### What you have to do
Would you reproduce exactly the lines below from the one holding "export TNS_END_PERCENT = 20" through the one holding "run metrics, run", inclusive, and no others?

[Start of Attachment]

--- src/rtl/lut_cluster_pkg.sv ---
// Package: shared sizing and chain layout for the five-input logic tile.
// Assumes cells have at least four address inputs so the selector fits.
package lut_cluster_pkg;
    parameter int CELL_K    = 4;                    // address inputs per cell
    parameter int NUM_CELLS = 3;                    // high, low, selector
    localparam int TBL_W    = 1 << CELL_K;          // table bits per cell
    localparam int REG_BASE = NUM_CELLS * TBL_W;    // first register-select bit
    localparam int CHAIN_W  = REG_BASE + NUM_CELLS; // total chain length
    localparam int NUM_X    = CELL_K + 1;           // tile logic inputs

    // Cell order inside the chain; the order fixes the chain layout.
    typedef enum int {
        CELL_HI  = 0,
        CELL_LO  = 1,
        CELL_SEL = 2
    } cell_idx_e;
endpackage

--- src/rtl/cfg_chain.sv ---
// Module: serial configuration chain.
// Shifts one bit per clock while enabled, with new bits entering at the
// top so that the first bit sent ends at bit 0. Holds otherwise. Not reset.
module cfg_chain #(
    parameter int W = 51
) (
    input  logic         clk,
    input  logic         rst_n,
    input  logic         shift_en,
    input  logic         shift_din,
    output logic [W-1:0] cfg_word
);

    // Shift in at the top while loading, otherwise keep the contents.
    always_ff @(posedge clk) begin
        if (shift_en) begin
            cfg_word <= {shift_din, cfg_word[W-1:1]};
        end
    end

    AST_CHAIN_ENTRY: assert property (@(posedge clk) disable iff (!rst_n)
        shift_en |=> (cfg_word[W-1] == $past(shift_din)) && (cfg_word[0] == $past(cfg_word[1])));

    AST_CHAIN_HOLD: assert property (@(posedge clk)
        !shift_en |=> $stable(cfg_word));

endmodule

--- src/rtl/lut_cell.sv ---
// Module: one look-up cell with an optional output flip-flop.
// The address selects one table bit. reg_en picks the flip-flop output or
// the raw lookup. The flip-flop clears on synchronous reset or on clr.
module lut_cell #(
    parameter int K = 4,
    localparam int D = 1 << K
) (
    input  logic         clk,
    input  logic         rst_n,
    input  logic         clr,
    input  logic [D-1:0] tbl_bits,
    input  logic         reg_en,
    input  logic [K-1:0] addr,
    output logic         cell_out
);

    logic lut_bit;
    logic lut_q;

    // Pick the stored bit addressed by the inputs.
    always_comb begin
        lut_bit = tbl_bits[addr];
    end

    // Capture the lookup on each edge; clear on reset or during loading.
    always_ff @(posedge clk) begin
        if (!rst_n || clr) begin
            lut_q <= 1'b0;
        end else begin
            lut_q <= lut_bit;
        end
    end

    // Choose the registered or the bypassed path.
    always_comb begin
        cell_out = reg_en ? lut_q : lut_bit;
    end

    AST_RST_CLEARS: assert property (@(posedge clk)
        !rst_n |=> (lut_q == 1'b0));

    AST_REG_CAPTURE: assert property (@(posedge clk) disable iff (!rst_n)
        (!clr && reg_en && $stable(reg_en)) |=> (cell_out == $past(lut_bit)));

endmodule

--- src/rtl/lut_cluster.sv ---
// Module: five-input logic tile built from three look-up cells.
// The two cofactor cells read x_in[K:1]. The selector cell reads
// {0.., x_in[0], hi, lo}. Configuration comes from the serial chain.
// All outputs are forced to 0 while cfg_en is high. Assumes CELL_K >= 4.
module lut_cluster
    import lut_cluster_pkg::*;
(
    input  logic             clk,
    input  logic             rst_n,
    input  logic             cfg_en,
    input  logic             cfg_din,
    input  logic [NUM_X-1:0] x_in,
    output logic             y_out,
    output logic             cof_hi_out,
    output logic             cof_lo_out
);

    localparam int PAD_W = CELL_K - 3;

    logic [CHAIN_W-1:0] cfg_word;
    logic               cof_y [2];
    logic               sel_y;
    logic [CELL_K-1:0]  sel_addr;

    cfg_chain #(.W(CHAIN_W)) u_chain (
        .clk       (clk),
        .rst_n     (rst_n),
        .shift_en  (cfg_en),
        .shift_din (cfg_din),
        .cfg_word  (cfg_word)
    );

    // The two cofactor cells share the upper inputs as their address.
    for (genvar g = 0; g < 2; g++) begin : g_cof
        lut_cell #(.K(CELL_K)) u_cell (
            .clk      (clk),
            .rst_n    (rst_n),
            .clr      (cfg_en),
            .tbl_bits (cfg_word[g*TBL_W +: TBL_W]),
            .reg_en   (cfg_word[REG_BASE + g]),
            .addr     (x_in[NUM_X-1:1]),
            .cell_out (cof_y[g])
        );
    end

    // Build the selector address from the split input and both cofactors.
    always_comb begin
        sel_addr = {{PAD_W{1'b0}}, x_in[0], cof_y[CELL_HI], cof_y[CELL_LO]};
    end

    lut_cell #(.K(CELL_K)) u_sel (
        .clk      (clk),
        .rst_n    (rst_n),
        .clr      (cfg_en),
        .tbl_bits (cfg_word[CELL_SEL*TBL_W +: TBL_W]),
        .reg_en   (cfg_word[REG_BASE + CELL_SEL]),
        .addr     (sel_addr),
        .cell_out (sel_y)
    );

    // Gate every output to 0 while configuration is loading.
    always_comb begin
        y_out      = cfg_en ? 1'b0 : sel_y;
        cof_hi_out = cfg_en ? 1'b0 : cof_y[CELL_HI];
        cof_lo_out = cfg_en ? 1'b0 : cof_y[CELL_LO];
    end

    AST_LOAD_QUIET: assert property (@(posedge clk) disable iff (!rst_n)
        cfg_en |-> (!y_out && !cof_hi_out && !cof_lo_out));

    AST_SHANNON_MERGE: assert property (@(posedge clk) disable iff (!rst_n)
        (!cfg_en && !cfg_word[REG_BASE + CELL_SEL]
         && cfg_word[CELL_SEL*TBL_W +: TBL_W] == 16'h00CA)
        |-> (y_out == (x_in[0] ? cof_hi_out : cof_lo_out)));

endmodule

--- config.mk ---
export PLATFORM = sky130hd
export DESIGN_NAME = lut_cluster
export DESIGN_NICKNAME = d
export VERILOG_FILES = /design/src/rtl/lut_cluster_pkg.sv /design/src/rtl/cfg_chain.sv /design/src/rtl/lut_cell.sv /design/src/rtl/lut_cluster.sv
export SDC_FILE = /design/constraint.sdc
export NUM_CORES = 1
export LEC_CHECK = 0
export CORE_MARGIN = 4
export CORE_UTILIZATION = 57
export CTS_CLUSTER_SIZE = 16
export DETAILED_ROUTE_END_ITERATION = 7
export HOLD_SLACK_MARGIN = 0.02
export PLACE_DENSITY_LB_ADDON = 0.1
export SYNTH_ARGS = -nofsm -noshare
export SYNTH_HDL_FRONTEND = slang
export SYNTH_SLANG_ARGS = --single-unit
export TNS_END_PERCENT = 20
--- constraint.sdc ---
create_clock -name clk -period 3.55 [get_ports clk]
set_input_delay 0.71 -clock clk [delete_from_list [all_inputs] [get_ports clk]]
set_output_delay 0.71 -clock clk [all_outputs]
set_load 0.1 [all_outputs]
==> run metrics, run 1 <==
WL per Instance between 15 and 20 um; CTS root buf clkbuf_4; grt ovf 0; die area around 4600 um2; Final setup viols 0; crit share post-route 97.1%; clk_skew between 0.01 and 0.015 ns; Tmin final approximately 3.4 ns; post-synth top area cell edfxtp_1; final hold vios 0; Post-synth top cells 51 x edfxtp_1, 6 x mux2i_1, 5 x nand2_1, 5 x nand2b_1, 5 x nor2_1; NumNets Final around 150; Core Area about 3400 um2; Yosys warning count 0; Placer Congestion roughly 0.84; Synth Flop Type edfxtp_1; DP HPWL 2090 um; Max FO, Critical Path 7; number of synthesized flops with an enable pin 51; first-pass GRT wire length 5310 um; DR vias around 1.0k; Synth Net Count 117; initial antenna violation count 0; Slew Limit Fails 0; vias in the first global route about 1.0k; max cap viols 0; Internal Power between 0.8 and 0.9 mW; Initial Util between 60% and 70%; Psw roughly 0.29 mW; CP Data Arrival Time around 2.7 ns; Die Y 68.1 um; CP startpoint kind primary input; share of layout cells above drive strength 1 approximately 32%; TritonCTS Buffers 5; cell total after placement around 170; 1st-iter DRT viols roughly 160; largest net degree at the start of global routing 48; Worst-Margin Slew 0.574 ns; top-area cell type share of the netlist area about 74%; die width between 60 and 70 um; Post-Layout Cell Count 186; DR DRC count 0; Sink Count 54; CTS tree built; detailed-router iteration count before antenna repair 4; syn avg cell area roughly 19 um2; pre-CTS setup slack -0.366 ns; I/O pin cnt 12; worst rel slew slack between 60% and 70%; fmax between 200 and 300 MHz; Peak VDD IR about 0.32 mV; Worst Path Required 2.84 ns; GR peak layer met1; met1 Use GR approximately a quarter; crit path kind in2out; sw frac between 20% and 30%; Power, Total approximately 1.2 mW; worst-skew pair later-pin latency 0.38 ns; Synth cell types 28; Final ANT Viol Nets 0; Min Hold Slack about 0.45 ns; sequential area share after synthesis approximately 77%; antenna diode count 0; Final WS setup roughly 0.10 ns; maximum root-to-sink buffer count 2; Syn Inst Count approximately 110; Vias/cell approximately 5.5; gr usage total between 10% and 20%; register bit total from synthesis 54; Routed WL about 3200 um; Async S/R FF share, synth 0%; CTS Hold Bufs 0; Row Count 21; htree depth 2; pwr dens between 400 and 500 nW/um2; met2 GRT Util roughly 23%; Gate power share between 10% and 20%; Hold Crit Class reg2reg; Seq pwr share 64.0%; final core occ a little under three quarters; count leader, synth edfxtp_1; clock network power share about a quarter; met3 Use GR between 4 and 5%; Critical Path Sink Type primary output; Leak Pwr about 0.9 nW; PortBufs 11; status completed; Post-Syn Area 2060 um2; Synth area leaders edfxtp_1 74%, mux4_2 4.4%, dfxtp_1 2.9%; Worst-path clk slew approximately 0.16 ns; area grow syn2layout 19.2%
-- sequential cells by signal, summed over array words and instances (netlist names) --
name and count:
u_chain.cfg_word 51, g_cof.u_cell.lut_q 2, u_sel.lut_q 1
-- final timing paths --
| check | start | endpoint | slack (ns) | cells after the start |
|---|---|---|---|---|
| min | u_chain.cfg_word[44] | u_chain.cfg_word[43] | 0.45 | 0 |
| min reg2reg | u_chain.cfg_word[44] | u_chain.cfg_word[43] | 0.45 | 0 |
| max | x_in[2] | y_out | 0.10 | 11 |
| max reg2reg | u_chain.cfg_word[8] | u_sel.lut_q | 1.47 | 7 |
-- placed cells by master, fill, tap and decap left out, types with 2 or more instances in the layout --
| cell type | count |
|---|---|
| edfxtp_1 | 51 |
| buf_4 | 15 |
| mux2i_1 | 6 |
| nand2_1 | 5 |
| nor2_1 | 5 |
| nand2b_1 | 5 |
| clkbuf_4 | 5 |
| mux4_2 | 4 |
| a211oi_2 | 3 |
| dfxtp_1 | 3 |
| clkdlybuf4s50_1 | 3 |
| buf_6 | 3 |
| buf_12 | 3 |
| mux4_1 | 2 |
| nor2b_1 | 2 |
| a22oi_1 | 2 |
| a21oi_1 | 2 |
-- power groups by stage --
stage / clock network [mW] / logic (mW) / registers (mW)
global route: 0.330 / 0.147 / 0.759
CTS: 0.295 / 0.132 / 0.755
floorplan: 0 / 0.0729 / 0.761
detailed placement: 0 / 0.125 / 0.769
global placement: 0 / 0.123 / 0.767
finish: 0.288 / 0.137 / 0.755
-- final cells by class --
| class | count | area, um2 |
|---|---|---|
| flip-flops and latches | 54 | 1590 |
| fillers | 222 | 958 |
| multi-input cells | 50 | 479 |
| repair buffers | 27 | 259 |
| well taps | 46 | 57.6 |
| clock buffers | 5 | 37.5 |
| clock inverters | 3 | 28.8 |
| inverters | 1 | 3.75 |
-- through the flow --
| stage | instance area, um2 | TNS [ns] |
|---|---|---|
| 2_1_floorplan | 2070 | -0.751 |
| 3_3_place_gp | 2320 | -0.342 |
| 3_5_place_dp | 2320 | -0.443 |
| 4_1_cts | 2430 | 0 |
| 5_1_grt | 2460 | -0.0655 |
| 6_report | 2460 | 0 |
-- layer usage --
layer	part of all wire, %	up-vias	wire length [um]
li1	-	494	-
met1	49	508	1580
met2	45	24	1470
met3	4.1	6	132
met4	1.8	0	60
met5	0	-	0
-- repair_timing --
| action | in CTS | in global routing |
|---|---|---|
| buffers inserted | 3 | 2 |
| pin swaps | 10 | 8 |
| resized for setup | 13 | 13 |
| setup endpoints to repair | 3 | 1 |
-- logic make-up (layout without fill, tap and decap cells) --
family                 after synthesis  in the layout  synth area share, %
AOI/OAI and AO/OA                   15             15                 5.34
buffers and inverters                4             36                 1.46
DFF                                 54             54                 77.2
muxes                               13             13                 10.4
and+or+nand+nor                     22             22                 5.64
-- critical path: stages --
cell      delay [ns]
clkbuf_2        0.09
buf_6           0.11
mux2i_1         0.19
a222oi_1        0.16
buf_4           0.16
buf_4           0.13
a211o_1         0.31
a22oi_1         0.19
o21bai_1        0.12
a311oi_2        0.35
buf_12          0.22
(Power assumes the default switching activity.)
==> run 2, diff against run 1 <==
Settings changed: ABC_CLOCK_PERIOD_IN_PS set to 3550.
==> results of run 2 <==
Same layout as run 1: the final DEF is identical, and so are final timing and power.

[End of Attachment]

### Written response
export TNS_END_PERCENT = 20
--- constraint.sdc ---
create_clock -name clk -period 3.55 [get_ports clk]
set_input_delay 0.71 -clock clk [delete_from_list [all_inputs] [get_ports clk]]
set_output_delay 0.71 -clock clk [all_outputs]
set_load 0.1 [all_outputs]
==> run metrics, run 1 <==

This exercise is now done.